(Source data Opens)
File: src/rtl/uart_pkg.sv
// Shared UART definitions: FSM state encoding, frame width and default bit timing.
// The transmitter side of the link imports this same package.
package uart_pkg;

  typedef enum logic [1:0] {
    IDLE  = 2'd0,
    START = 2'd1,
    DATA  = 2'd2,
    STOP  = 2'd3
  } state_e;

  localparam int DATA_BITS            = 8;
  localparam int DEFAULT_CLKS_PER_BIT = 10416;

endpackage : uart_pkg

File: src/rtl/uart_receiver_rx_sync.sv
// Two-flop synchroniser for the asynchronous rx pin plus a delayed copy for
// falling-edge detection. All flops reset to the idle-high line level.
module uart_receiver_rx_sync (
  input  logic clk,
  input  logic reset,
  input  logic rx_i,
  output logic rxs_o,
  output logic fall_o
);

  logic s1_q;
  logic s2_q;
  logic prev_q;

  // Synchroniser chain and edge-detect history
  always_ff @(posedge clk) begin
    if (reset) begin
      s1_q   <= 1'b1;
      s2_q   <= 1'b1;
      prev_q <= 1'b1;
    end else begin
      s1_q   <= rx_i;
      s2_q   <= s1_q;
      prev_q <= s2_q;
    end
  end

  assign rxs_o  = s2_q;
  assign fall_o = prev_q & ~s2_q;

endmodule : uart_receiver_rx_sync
(Source data Closes)
(Source data Opens)
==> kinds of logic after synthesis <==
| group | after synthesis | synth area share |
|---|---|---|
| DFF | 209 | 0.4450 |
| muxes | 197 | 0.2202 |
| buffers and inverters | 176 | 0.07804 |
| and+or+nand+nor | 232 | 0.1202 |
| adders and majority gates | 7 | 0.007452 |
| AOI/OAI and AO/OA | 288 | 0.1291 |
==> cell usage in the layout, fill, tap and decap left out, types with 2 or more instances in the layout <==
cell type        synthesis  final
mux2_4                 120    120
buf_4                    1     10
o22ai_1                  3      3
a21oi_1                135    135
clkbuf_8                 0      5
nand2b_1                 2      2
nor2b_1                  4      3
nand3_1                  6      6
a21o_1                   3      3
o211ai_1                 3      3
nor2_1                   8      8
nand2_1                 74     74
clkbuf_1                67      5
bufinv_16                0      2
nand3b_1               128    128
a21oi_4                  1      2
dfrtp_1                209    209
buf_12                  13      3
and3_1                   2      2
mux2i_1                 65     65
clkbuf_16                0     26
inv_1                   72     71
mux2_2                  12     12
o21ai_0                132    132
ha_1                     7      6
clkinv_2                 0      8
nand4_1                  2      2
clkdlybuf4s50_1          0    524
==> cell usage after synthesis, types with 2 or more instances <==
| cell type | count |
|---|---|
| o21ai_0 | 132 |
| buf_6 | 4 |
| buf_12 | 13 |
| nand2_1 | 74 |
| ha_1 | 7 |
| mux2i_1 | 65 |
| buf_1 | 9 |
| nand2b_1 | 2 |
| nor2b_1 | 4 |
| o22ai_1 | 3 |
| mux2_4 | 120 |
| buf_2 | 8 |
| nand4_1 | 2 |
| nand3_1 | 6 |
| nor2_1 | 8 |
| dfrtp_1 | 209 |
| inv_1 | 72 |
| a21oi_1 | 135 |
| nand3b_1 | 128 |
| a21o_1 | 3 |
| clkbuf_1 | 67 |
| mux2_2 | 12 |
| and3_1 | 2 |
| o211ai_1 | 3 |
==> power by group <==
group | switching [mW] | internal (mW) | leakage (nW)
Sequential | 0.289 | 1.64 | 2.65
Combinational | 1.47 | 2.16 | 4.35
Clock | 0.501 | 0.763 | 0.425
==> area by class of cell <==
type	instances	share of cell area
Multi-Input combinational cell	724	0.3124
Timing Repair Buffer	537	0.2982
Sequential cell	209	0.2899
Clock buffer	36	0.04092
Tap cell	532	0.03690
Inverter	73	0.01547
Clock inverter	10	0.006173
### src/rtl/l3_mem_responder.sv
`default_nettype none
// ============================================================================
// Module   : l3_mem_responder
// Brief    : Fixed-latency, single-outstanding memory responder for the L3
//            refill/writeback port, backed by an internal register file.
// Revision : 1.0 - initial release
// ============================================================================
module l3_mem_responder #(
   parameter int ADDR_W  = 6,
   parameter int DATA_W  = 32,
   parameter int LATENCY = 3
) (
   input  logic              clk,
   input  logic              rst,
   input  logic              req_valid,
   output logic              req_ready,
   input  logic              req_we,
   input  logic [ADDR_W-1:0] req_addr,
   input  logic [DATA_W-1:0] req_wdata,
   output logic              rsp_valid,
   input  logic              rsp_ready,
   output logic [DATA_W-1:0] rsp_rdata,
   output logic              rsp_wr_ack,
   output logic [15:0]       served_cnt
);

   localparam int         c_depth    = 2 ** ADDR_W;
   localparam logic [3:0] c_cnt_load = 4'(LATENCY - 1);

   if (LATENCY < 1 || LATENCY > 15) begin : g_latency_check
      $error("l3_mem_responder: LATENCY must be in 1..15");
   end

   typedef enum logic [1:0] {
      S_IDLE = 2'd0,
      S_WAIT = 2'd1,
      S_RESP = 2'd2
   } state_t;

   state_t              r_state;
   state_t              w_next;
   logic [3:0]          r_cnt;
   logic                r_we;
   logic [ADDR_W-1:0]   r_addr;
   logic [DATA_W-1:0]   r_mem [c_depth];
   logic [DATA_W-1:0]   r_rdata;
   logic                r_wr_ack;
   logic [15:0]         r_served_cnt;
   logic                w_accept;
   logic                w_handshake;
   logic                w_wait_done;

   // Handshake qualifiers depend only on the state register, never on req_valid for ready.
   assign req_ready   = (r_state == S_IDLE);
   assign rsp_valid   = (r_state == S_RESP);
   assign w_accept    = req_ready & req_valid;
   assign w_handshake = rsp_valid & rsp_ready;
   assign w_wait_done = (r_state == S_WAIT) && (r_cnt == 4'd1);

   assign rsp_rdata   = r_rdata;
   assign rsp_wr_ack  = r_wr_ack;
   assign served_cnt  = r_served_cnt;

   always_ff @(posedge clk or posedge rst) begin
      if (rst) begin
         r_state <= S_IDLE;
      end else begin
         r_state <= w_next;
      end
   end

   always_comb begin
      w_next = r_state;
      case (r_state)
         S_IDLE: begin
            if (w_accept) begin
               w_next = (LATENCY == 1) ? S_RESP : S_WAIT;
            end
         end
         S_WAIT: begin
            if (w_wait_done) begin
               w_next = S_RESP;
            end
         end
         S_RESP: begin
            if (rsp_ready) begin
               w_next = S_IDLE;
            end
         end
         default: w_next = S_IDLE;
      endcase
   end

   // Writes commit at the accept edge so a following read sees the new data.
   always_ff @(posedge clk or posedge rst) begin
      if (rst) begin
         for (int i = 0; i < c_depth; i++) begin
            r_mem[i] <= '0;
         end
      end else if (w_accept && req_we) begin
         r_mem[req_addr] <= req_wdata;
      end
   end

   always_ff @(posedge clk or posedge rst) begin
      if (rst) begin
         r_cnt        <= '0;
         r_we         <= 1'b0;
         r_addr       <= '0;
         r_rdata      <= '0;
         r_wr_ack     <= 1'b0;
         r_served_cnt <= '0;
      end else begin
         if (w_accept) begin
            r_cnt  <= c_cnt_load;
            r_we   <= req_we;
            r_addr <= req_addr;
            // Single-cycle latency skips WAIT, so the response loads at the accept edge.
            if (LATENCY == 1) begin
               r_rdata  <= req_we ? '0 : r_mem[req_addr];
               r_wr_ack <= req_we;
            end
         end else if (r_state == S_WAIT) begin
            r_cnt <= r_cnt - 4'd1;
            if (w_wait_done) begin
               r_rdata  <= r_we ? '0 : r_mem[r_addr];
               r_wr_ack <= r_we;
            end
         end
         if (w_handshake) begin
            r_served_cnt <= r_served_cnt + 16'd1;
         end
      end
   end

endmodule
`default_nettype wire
(Source data Closes)
* Assigned task
Reproduce verbatim the lines above, from the line with "kinds of logic" through the line with "of cell area".

* Solution for this task
==> kinds of logic after synthesis <==
| group | after synthesis | synth area share |
|---|---|---|
| DFF | 209 | 0.4450 |
| muxes | 197 | 0.2202 |
| buffers and inverters | 176 | 0.07804 |
| and+or+nand+nor | 232 | 0.1202 |
| adders and majority gates | 7 | 0.007452 |
| AOI/OAI and AO/OA | 288 | 0.1291 |
==> cell usage in the layout, fill, tap and decap left out, types with 2 or more instances in the layout <==
cell type        synthesis  final
mux2_4                 120    120
buf_4                    1     10
o22ai_1                  3      3
a21oi_1                135    135
clkbuf_8                 0      5
nand2b_1                 2      2
nor2b_1                  4      3
nand3_1                  6      6
a21o_1                   3      3
o211ai_1                 3      3
nor2_1                   8      8
nand2_1                 74     74
clkbuf_1                67      5
bufinv_16                0      2
nand3b_1               128    128
a21oi_4                  1      2
dfrtp_1                209    209
buf_12                  13      3
and3_1                   2      2
mux2i_1                 65     65
clkbuf_16                0     26
inv_1                   72     71
mux2_2                  12     12
o21ai_0                132    132
ha_1                     7      6
clkinv_2                 0      8
nand4_1                  2      2
clkdlybuf4s50_1          0    524
==> cell usage after synthesis, types with 2 or more instances <==
| cell type | count |
|---|---|
| o21ai_0 | 132 |
| buf_6 | 4 |
| buf_12 | 13 |
| nand2_1 | 74 |
| ha_1 | 7 |
| mux2i_1 | 65 |
| buf_1 | 9 |
| nand2b_1 | 2 |
| nor2b_1 | 4 |
| o22ai_1 | 3 |
| mux2_4 | 120 |
| buf_2 | 8 |
| nand4_1 | 2 |
| nand3_1 | 6 |
| nor2_1 | 8 |
| dfrtp_1 | 209 |
| inv_1 | 72 |
| a21oi_1 | 135 |
| nand3b_1 | 128 |
| a21o_1 | 3 |
| clkbuf_1 | 67 |
| mux2_2 | 12 |
| and3_1 | 2 |
| o211ai_1 | 3 |
==> power by group <==
group | switching [mW] | internal (mW) | leakage (nW)
Sequential | 0.289 | 1.64 | 2.65
Combinational | 1.47 | 2.16 | 4.35
Clock | 0.501 | 0.763 | 0.425
==> area by class of cell <==
type	instances	share of cell area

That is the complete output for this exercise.